Explained further, there are no teachings in the prior art that would enable mobile column lifts to automatically transport to and engage with an automotive vehicle without requiring a technician or requiring only a minimal assistance of a human technician. Similarly, there are no prior art teachings that provide for automating the engagement of fixed column lifts for properly positioning the swing-arms underneath the vehicle without requiring technician assistance.
There are also no teachings in the traditional art that will enable an autonomous vehicle to automatically drive itself to a service bay with a suitable lift in a service center when a service of the vehicle is due. The prior art also does not teach any techniques where sensors present onboard the vehicles (autonomous or otherwise) are used to assist in the above mentioned automatic transportation and/or engagement of the lifts. The prior art also does not effectively utilize sensors deployed on the lifts themselves and/or the environment for the above mentioned automation.
An advantage of such a system will be reduced technician time and labor costs, thereby positively influencing the economics of the system and the bottom-line of the service center. That is because, currently vehicle retrieval and engagement process takes a significant percentage of the overall technician time required in a service order. Further, according to industry leaders, ninety percent of accidents are related to human errors, and technicians face both incidental and chronic injuries due to workplace conditions.

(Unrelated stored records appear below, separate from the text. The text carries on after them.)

$ cat config.mk
export PLATFORM = sky130hd
export DESIGN_NAME = scc_top
export DESIGN_NICKNAME = d
export VERILOG_FILES = /design/src/hw/scc_pkg.sv /design/src/hw/scc_top.sv
export SDC_FILE = /design/constraint.sdc
export NUM_CORES = 1
export LEC_CHECK = 0
export BUFFER_PORTS_ARGS = -buffer_cell sky130_fd_sc_hd__buf_2
export CAP_MARGIN = 10
export CORE_MARGIN = 1.5
export CORE_UTILIZATION = 50
export CTS_CLUSTER_DIAMETER = 40
export DETAILED_ROUTE_END_ITERATION = 7
export GPL_ROUTABILITY_DRIVEN = 0
export HOLD_SLACK_MARGIN = 0.15
export PLACE_DENSITY = 0.68
export SYNTH_ARGS = -nofsm -noshare
export SYNTH_HDL_FRONTEND = slang
export SYNTH_SLANG_ARGS = --single-unit
$ cat constraint.sdc
create_clock -name i_mclk -period 8.6 [get_ports i_mclk]
set_clock_uncertainty 0.15 [all_clocks]
set_input_delay 0.86 -clock i_mclk [delete_from_list [all_inputs] [get_ports i_mclk]]
set_output_delay 0.86 -clock i_mclk [all_outputs]
set_load 0.005 [all_outputs]
$ cat src/hw/scc_pkg.sv
/*
 * Constants, field layouts and carrier types of the system clock controller.
 * Assumes a single 250 MHz control clock; oscillators arrive as one-cycle ticks.
 */
// Behaviour
// - master clock comes from fast external, 16 MHz RC, multi-speed RC or PLL.
// - source changes at run time without glitches or lost ticks.
// - separate gates stop core, memory and each peripheral clock.
// - bus and peripheral clocks come from master clock via software prescalers.
// - PLL input selectable among three sources; system PLL output to master clock held to 80 MHz.
// - multi-speed RC has twelve ranges from 100 kHz to 48 MHz.
// - multi-speed RC trimmed in hardware against running slow external clock.
// - trimmed multi-speed RC may clock the USB device.
// - 16 MHz RC and multi-speed RC each take a software trim value.
// - 48 MHz RC selectable for USB, random generator and clock output pin.
// - slow external oscillator has four drive settings and a bypass setting.
// - real-time clock from slow external or slow internal; watchdog from slow internal.
// - kernel clocks for many peripherals independent of master clock choice.
// - two PLLs with three divided outputs each feed ADC, USB/random, audio.
// - after reset master clock runs from multi-speed RC at 4 MHz.
// - fast external loss switches master to 16 MHz RC, optional interrupt.
// - slow external clock failure detected and raises an interrupt.
// - clock output pin carries one selected internal clock.
// - slow output pin carries slow internal or external clock in all modes.
package scc_pkg;

  localparam int unsigned MCLK_MHZ = 250;

  localparam logic [7:0] OFS_CTRL   = 8'h00;
  localparam logic [7:0] OFS_STATUS = 8'h04;
  localparam logic [7:0] OFS_PRESC  = 8'h08;
  localparam logic [7:0] OFS_GATE   = 8'h0C;
  localparam logic [7:0] OFS_TRIM   = 8'h10;
  localparam logic [7:0] OFS_PLLCFG = 8'h14;
  localparam logic [7:0] OFS_KSEL   = 8'h18;
  localparam logic [7:0] OFS_FLAGS  = 8'h1C;

  localparam logic [1:0] SRC_FAST = 2'h0;
  localparam logic [1:0] SRC_RC16 = 2'h1;
  localparam logic [1:0] SRC_MSI  = 2'h2;
  localparam logic [1:0] SRC_PLL  = 2'h3;

  // ctrl fields
  localparam int unsigned CT_SRC = 0;
  localparam int unsigned CT_FMON = 2;
  localparam int unsigned CT_SMON = 3;
  localparam int unsigned CT_ATRIM = 4;
  localparam int unsigned CT_FIRQ = 5;
  localparam int unsigned CT_SIRQ = 6;
  localparam int unsigned CT_RANGE = 8;
  // ksel fields
  localparam int unsigned KS_USB = 0;
  localparam int unsigned KS_SAI = 2;
  localparam int unsigned KS_RTC = 3;
  localparam int unsigned KS_DRV = 4;
  localparam int unsigned KS_BYP = 6;
  localparam int unsigned KS_CLKO = 7;
  localparam int unsigned KS_SLO = 10;
  localparam int unsigned KS_KERN = 11;
  // pllcfg fields, trim fields, flag bits
  localparam int unsigned PC_SRC = 0;
  localparam int unsigned PC_DIV = 2;
  localparam int unsigned TR_RC16 = 0;
  localparam int unsigned TR_MSI = 8;
  localparam int unsigned TR_HW = 16;
  localparam int unsigned FL_FAST = 0;
  localparam int unsigned FL_SLOW = 1;
  localparam int unsigned FL_PLL = 2;

  localparam logic [3:0]  RANGE_4MHZ = 4'h6;
  localparam logic [31:0] CTRL_RST  = {20'h0, RANGE_4MHZ, 6'h0, SRC_MSI};
  localparam logic [31:0] PRESC_RST = 32'h0000_0000;
  localparam logic [31:0] GATE_RST  = 32'h0003_FFFF;
  localparam logic [31:0] TRIM_RST  = 32'h0000_8010;
  localparam logic [31:0] PLL_RST   = 32'h0000_0000;
  localparam logic [31:0] KSEL_RST  = 32'h0000_0000;
  localparam logic [7:0]  HW_TRIM_RST = 8'h80;
  localparam logic [3:0]  HPRE_MAX = 4'h9;
  localparam logic [2:0]  PPRE_MAX = 3'h4;

  localparam int unsigned FAST_FAIL_NS  = 1000;
  localparam int unsigned FAST_FAIL_CYC = FAST_FAIL_NS * MCLK_MHZ / 1000;
  localparam int unsigned SLOW_FAIL_NS  = 100000;
  localparam int unsigned SLOW_FAIL_CYC = SLOW_FAIL_NS * MCLK_MHZ / 1000;
  localparam int unsigned PLL_WIN_NS    = 1000;
  localparam int unsigned PLL_WIN_CYC   = PLL_WIN_NS * MCLK_MHZ / 1000;
  localparam int unsigned PLL_MAX_MHZ   = 80;
  localparam int unsigned PLL_MAX_TICKS = PLL_MAX_MHZ * PLL_WIN_NS / 1000;
  localparam int unsigned SLOW_EXT_HZ   = 32768;

  typedef struct packed {
    logic       fast_ext;
    logic       rc16;
    logic       multi_speed_rc;
    logic       rc48;
    logic       slow_ext;
    logic       slow_int;
    logic [1:0] pll_vco;
  } scc_osc_t;

  typedef struct packed {
    logic master;
    logic bus;
    logic core;
    logic mem;
    logic peripheral_bus_clock_one;
    logic peripheral_bus_clock_two;
    logic tim1;
    logic tim2;
  } scc_sys_t;

  typedef struct packed {
    logic usb_rng;
    logic serial_audio_interface;
    logic adc;
    logic uart;
    logic i2c;
    logic lptim;
    logic single_wire_interface;
    logic rtc;
    logic wdg;
  } scc_kern_t;

  // multi-speed RC ticks expected per slow external period, per range
  function automatic logic [11:0] msi_per_slow(input logic [3:0] range);
    int unsigned khz;
    unique case (range)
      4'h0: khz = 100;
      4'h1: khz = 200;
      4'h2: khz = 400;
      4'h3: khz = 800;
      4'h4: khz = 1000;
      4'h5: khz = 2000;
      4'h6: khz = 4000;
      4'h7: khz = 8000;
      4'h8: khz = 16000;
      4'h9: khz = 24000;
      4'hA: khz = 32000;
      default: khz = 48000;
    endcase
    return 12'(khz * 1000 / SLOW_EXT_HZ);
  endfunction : msi_per_slow

endpackage : scc_pkg

$ cat src/hw/scc_top.sv
/*
 * System clock controller: source mux, prescalers, gating, PLL output dividers,
 * kernel clock selection, failure monitors and AXI4-Lite register slave.
 * Assumes every oscillator and PLL VCO is presented as a tick synchronous to i_mclk.
 */
`timescale 1ns/10ps
module scc_top import scc_pkg::*; #(
  parameter int unsigned SLOW_FAIL_CYCLES = SLOW_FAIL_CYC
) (
  input  wire logic        i_mclk,
  input  wire logic        i_srst,
  input  wire logic        i_awvalid,
  output logic             o_awready,
  input  wire logic [7:0]  i_awaddr,
  input  wire logic        i_wvalid,
  output logic             o_wready,
  input  wire logic [31:0] i_wdata,
  input  wire logic [3:0]  i_wstrb,
  output logic             o_bvalid,
  input  wire logic        i_bready,
  output logic [1:0]       o_bresp,
  input  wire logic        i_arvalid,
  output logic             o_arready,
  input  wire logic [7:0]  i_araddr,
  output logic             o_rvalid,
  input  wire logic        i_rready,
  output logic [31:0]      o_rdata,
  output logic [1:0]       o_rresp,
  input  scc_osc_t         i_osc_tick,
  input  scc_osc_t         i_osc_ready,
  output scc_sys_t         o_sys,
  output scc_kern_t        o_kern,
  output logic [15:0]      o_periph_tick,
  output logic             o_clk_out_pin,
  output logic             o_slow_out_pin,
  output logic             o_fail_irq,
  output logic [3:0]       o_msi_range,
  output logic [7:0]       o_msi_trim,
  output logic [4:0]       o_rc16_trim,
  output logic [1:0]       o_slow_ext_drive,
  output logic             o_slow_ext_bypass,
  output logic [1:0]       o_pll_src
);

  function automatic logic [31:0] merge(input logic [31:0] old, input logic [31:0] nw,
                                        input logic [3:0] strb);
    logic [31:0] r;
    r = old;
    for (int i = 0; i < 4; i++) begin
      if (strb[i]) r[8*i +: 8] = nw[8*i +: 8];
    end
    return r;
  endfunction : merge

  function automatic logic mapped(input logic [7:0] a);
    return a[1:0] == 2'h0 && a <= OFS_FLAGS;
  endfunction : mapped

  logic [31:0] ctrl, presc, gate, trim, pllcfg, ksel;
  logic [2:0]  flags;
  logic [1:0]  cur_src;
  logic [7:0]  hw_trim;
  logic        msi_locked;
  logic        aw_got, w_got;
  logic [7:0]  aw_addr;
  logic [31:0] w_data;
  logic [3:0]  w_strb;
  logic        fast_evt, slow_evt, pll_evt;
  logic [5:0]  pll_out;
  logic        sys_pll_tick;

  // AXI4-Lite write path: address and data taken in either order
  wire do_wr = aw_got && w_got && !o_bvalid;
  wire wr_ok = mapped(aw_addr);

  always_ff @(posedge i_mclk) begin
    if (i_srst) begin
      aw_got    <= 1'b0;
      w_got     <= 1'b0;
      aw_addr   <= 8'h00;
      w_data    <= 32'h0000_0000;
      w_strb    <= 4'h0;
      o_awready <= 1'b0;
      o_wready  <= 1'b0;
      o_bvalid  <= 1'b0;
      o_bresp   <= 2'h0;
    end else begin
      o_awready <= !aw_got && !(o_awready && i_awvalid);
      o_wready  <= !w_got && !(o_wready && i_wvalid);
      if (o_awready && i_awvalid) begin
        aw_got  <= 1'b1;
        aw_addr <= i_awaddr;
      end
      if (o_wready && i_wvalid) begin
        w_got  <= 1'b1;
        w_data <= i_wdata;
        w_strb <= i_wstrb;
      end
      if (do_wr) begin
        o_bvalid <= 1'b1;
        o_bresp  <= wr_ok ? 2'h0 : 2'h2;
      end else if (o_bvalid && i_bready) begin
        o_bvalid <= 1'b0;
        aw_got   <= 1'b0;
        w_got    <= 1'b0;
      end
    end
  end

  // software registers
  always_ff @(posedge i_mclk) begin
    if (i_srst) begin
      ctrl   <= CTRL_RST;
      presc  <= PRESC_RST;
      gate   <= GATE_RST;
      trim   <= TRIM_RST;
      pllcfg <= PLL_RST;
      ksel   <= KSEL_RST;
    end else begin
      if (do_wr) begin
        unique case (aw_addr)
          OFS_CTRL:   ctrl   <= merge(ctrl, w_data, w_strb);
          OFS_PRESC:  presc  <= merge(presc, w_data, w_strb);
          OFS_GATE:   gate   <= merge(gate, w_data, w_strb);
          OFS_TRIM:   trim   <= merge(trim, w_data, w_strb);
          OFS_PLLCFG: pllcfg <= merge(pllcfg, w_data, w_strb);
          OFS_KSEL:   ksel   <= merge(ksel, w_data, w_strb);
          default: ;
        endcase
      end
      // a failure overrides a same-cycle software choice of source
      if (fast_evt) ctrl[CT_SRC +: 2] <= SRC_RC16;
    end
  end

  // flags: set wins over write-one-to-clear
  wire [2:0] flag_clr = (do_wr && aw_addr == OFS_FLAGS && w_strb[0]) ? w_data[2:0] : 3'h0;
  always_ff @(posedge i_mclk) begin
    if (i_srst) begin
      flags <= 3'h0;
    end else begin
      flags <= (flags & ~flag_clr) | {pll_evt, slow_evt, fast_evt};
    end
  end

  // read path
  logic [31:0] rd_val;
  always_comb begin
    unique case (i_araddr)
      OFS_CTRL:   rd_val = ctrl;
      OFS_STATUS: rd_val = {18'h0, ctrl[CT_SRC +: 2] != cur_src, msi_locked,
                            i_osc_ready, 2'h0, cur_src};
      OFS_PRESC:  rd_val = presc;
      OFS_GATE:   rd_val = gate;
      OFS_TRIM:   rd_val = {8'h0, hw_trim, trim[15:0]};
      OFS_PLLCFG: rd_val = pllcfg;
      OFS_KSEL:   rd_val = ksel;
      OFS_FLAGS:  rd_val = {29'h0, flags};
      default:    rd_val = 32'h0000_0000;
    endcase
  end

  always_ff @(posedge i_mclk) begin
    if (i_srst) begin
      o_arready <= 1'b0;
      o_rvalid  <= 1'b0;
      o_rdata   <= 32'h0000_0000;
      o_rresp   <= 2'h0;
    end else begin
      o_arready <= !o_rvalid && !(o_arready && i_arvalid);
      if (o_arready && i_arvalid) begin
        o_rvalid <= 1'b1;
        o_rdata  <= mapped(i_araddr) ? rd_val : 32'h0000_0000;
        o_rresp  <= mapped(i_araddr) ? 2'h0 : 2'h2;
      end else if (o_rvalid && i_rready) begin
        o_rvalid <= 1'b0;
      end
    end
  end

  // two PLLs, three divided outputs each, divide by field plus one
  genvar g;
  generate
    for (g = 0; g < 6; g++) begin : g_plldiv
      logic [2:0] cnt;
      wire  [2:0] lim = pllcfg[PC_DIV + 3*g +: 3];
      always_ff @(posedge i_mclk) begin
        if (i_srst) begin
          cnt        <= 3'h0;
          pll_out[g] <= 1'b0;
        end else begin
          pll_out[g] <= i_osc_tick.pll_vco[g/3] && cnt == lim;
          if (i_osc_tick.pll_vco[g/3]) cnt <= (cnt == lim) ? 3'h0 : cnt + 3'h1;
        end
      end
    end
  endgenerate

  // system PLL rate watch: count ticks per 1 us window, block above the limit
  logic [7:0] win_cnt, pll_cnt;
  logic       pll_ok;
  always_ff @(posedge i_mclk) begin
    if (i_srst) begin
      win_cnt <= 8'h00;
      pll_cnt <= 8'h00;
      pll_ok  <= 1'b1;
      pll_evt <= 1'b0;
    end else begin
      pll_evt <= 1'b0;
      if (win_cnt == 8'(PLL_WIN_CYC - 1)) begin
        win_cnt <= 8'h00;
        pll_cnt <= 8'h00;
        pll_ok  <= pll_cnt <= 8'(PLL_MAX_TICKS);
        pll_evt <= pll_cnt > 8'(PLL_MAX_TICKS);
      end else begin
        win_cnt <= win_cnt + 8'h01;
        if (pll_out[0] && pll_cnt != 8'hFF) pll_cnt <= pll_cnt + 8'h01;
      end
    end
  end
  assign sys_pll_tick = pll_out[0] && pll_ok;

  function automatic logic src_tick(input logic [1:0] s, input scc_osc_t t, input logic p);
    unique case (s)
      SRC_FAST: return t.fast_ext;
      SRC_RC16: return t.rc16;
      SRC_MSI:  return t.multi_speed_rc;
      default:  return p;
    endcase
  endfunction : src_tick

  function automatic logic src_ready(input logic [1:0] s, input scc_osc_t r, input logic ok);
    unique case (s)
      SRC_FAST: return r.fast_ext;
      SRC_RC16: return r.rc16;
      SRC_MSI:  return r.multi_speed_rc;
      default:  return r.pll_vco[0] && ok;
    endcase
  endfunction : src_ready

  // source switch just after a tick of the old source, or at once on fast external loss, so no tick is cut or lost
  wire [1:0] req_src = ctrl[CT_SRC +: 2];
  wire cur_tick = src_tick(cur_src, i_osc_tick, sys_pll_tick);
  always_ff @(posedge i_mclk) begin
    if (i_srst) begin
      cur_src <= SRC_MSI;
    end else if (fast_evt && cur_src == SRC_FAST) begin
      cur_src <= SRC_RC16;
    end else if (req_src != cur_src && cur_tick
                 && src_ready(req_src, i_osc_ready, pll_ok)) begin
      cur_src <= req_src;
    end
  end

  // prescalers
  logic [8:0] hcnt;
  logic [3:0] pcnt [2];
  wire  [3:0] hpre = (presc[3:0] > HPRE_MAX) ? HPRE_MAX : presc[3:0];
  wire  [8:0] hmask = 9'((10'h001 << hpre) - 10'h001);
  wire        next_master = cur_tick;
  wire        next_bus = o_sys.master && hcnt == hmask;
  logic [1:0] next_pclk, next_tim;

  always_ff @(posedge i_mclk) begin
    if (i_srst) begin
      hcnt <= 9'h000;
    end else if (o_sys.master) begin
      hcnt <= (hcnt == hmask) ? 9'h000 : hcnt + 9'h001;
    end
  end

  generate
    for (g = 0; g < 2; g++) begin : g_pbus
      wire [2:0] raw = presc[4 + 3*g +: 3];
      wire [2:0] ppre = (raw > PPRE_MAX) ? PPRE_MAX : raw;
      wire [3:0] pmask = 4'((5'h01 << ppre) - 5'h01);
      wire [3:0] half = pmask >> 1;
      assign next_pclk[g] = next_bus && pcnt[g] == pmask;
      // x1 timer at divide 1, else ticks twice per peripheral bus period
      assign next_tim[g] = (ppre == 3'h0) ? next_bus
                         : next_bus && (pcnt[g] & half) == half;
      always_ff @(posedge i_mclk) begin
        if (i_srst) begin
          pcnt[g] <= 4'h0;
        end else if (next_bus) begin
          pcnt[g] <= (pcnt[g] == pmask) ? 4'h0 : pcnt[g] + 4'h1;
        end
      end
    end
  endgenerate

  always_ff @(posedge i_mclk) begin
    if (i_srst) begin
      o_sys         <= '0;
      o_periph_tick <= 16'h0000;
    end else begin
      o_sys.master  <= next_master;
      o_sys.bus     <= next_bus;
      o_sys.core    <= next_bus && gate[0];
      o_sys.mem     <= next_bus && gate[1];
      o_sys.peripheral_bus_clock_one   <= next_pclk[0];
      o_sys.peripheral_bus_clock_two   <= next_pclk[1];
      o_sys.tim1    <= next_tim[0];
      o_sys.tim2    <= next_tim[1];
      o_periph_tick <= {{8{next_pclk[1]}}, {8{next_pclk[0]}}} & gate[17:2];
    end
  end

  // failure monitors: a missing tick for the timeout counts as loss
  logic [7:0]  fcnt;
  logic [31:0] scnt;
  always_ff @(posedge i_mclk) begin
    if (i_srst) begin
      fcnt     <= 8'h00;
      scnt     <= 32'h0;
      fast_evt <= 1'b0;
      slow_evt <= 1'b0;
    end else begin
      fast_evt <= ctrl[CT_FMON] && i_osc_ready.fast_ext && !i_osc_tick.fast_ext
                  && fcnt == 8'(FAST_FAIL_CYC - 1);
      slow_evt <= ctrl[CT_SMON] && i_osc_ready.slow_ext && !i_osc_tick.slow_ext
                  && scnt == SLOW_FAIL_CYCLES - 1;
      if (i_osc_tick.fast_ext || !ctrl[CT_FMON]) fcnt <= 8'h00;
      else if (fcnt != 8'(FAST_FAIL_CYC)) fcnt <= fcnt + 8'h01;
      if (i_osc_tick.slow_ext || !ctrl[CT_SMON]) scnt <= 32'h0;
      else if (scnt != SLOW_FAIL_CYCLES) scnt <= scnt + 32'h1;
    end
  end

  // hardware trim of the multi-speed RC against the slow external clock
  logic [11:0] mcnt;
  wire  [11:0] m_exp = msi_per_slow(ctrl[CT_RANGE +: 4]);
  wire         trim_on = ctrl[CT_ATRIM] && i_osc_ready.slow_ext && !flags[FL_SLOW];
  always_ff @(posedge i_mclk) begin
    if (i_srst) begin
      mcnt       <= 12'h000;
      hw_trim    <= HW_TRIM_RST;
      msi_locked <= 1'b0;
    end else if (!trim_on) begin
      mcnt       <= 12'h000;
      msi_locked <= 1'b0;
    end else if (i_osc_tick.slow_ext) begin
      mcnt       <= 12'h000;
      msi_locked <= mcnt + 12'h001 >= m_exp && mcnt <= m_exp + 12'h001;
      if (mcnt < m_exp && hw_trim != 8'hFF) hw_trim <= hw_trim + 8'h01;
      else if (mcnt > m_exp && hw_trim != 8'h00) hw_trim <= hw_trim - 8'h01;
    end else if (i_osc_tick.multi_speed_rc && mcnt != 12'hFFF) begin
      mcnt <= mcnt + 12'h001;
    end
  end

  // kernel clocks, independent of the master clock source
  function automatic logic kern_src(input logic [1:0] s, input logic pclk,
                                    input logic mst, input scc_osc_t t);
    unique case (s)
      2'h0:    return pclk;
      2'h1:    return mst;
      2'h2:    return t.rc16;
      default: return t.slow_ext;
    endcase
  endfunction : kern_src

  logic usb_src, clko_src;
  always_comb begin
    unique case (ksel[KS_USB +: 2])
      2'h0:    usb_src = pll_out[1];
      2'h1:    usb_src = pll_out[4];
      2'h2:    usb_src = i_osc_tick.multi_speed_rc && msi_locked;
      default: usb_src = i_osc_tick.rc48;
    endcase
    unique case (ksel[KS_CLKO +: 3])
      3'h0:    clko_src = next_master;
      3'h1:    clko_src = i_osc_tick.rc16;
      3'h2:    clko_src = i_osc_tick.multi_speed_rc;
      3'h3:    clko_src = i_osc_tick.fast_ext;
      3'h4:    clko_src = sys_pll_tick;
      3'h5:    clko_src = i_osc_tick.slow_int;
      3'h6:    clko_src = i_osc_tick.slow_ext;
      default: clko_src = i_osc_tick.rc48;
    endcase
  end

  always_ff @(posedge i_mclk) begin
    if (i_srst) begin
      o_kern         <= '0;
      o_clk_out_pin  <= 1'b0;
      o_slow_out_pin <= 1'b0;
    end else begin
      o_kern.usb_rng <= usb_src;
      o_kern.serial_audio_interface     <= ksel[KS_SAI] ? pll_out[3] : pll_out[2];
      o_kern.adc     <= pll_out[5];
      o_kern.uart    <= kern_src(ksel[KS_KERN +: 2], next_pclk[0], next_master, i_osc_tick);
      o_kern.i2c     <= kern_src(ksel[KS_KERN+2 +: 2], next_pclk[0], next_master, i_osc_tick);
      o_kern.lptim   <= kern_src(ksel[KS_KERN+4 +: 2], next_pclk[0], next_master, i_osc_tick);
      o_kern.single_wire_interface   <= kern_src(ksel[KS_KERN+6 +: 2], next_pclk[0], next_master, i_osc_tick);
      o_kern.rtc     <= ksel[KS_RTC] ? i_osc_tick.slow_int : i_osc_tick.slow_ext;
      o_kern.wdg     <= i_osc_tick.slow_int;
      o_clk_out_pin  <= clko_src;
      // never gated, so it keeps running in every low-power mode
      o_slow_out_pin <= ksel[KS_SLO] ? i_osc_tick.slow_ext : i_osc_tick.slow_int;
    end
  end

  // oscillator controls and interrupt
  always_ff @(posedge i_mclk) begin
    if (i_srst) begin
      o_fail_irq        <= 1'b0;
      o_msi_range       <= RANGE_4MHZ;
      o_msi_trim        <= TRIM_RST[TR_MSI +: 8];
      o_rc16_trim       <= TRIM_RST[TR_RC16 +: 5];
      o_slow_ext_drive  <= 2'h0;
      o_slow_ext_bypass <= 1'b0;
      o_pll_src         <= 2'h0;
    end else begin
      o_fail_irq        <= (flags[FL_FAST] && ctrl[CT_FIRQ])
                           || (flags[FL_SLOW] && ctrl[CT_SIRQ]);
      o_msi_range       <= ctrl[CT_RANGE +: 4];
      o_msi_trim        <= trim_on ? hw_trim : trim[TR_MSI +: 8];
      o_rc16_trim       <= trim[TR_RC16 +: 5];
      o_slow_ext_drive  <= ksel[KS_DRV +: 2];
      o_slow_ext_bypass <= ksel[KS_BYP];
      o_pll_src         <= (pllcfg[PC_SRC +: 2] == 2'h3) ? 2'h2 : pllcfg[PC_SRC +: 2];
    end
  end

endmodule : scc_top
==> results of run 1 <==
layer usage:
metal | vias to the layer above | global-route usage (%) | part of all wire (%) | wire length (um)
met5 | - | 0 | 0.016 | 10
met4 | 2 | 10.5 | 3.1 | 1910
met3 | 126 | 4.94 | 7.6 | 4660
met2 | 694 | 43.0 | 46 | 28000
met1 | 8852 | 35.9 | 44 | 27000
li1 | 8836 | - | - | -
worst max-delay path: cells and delay by family (launching register included):
family	cells	cell delay, ps
compound gates	14	2350
xor+xnor	1	530
fa+ha+maj	7	3080
buf+inv	2	110
flops	1	430
mux	2	460
simple gates	4	770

Thus, such a system would also have the advantage of increasing worker safety because the majority of vehicle lift accidents occur as a result of human error during engaging the vehicle lift with the vehicle. The improvement in worker safety would lead to a reduction in missed work days due to an improvement in technician workplace ergonomics, as well as avoidance of missed days due to injuries. This will also lead to a reduction in insurance expenses for the service center. Additionally, such a system absent from the prior art, would also minimize potential damage to the vehicle by incorrect positioning of the lifts by human technicians.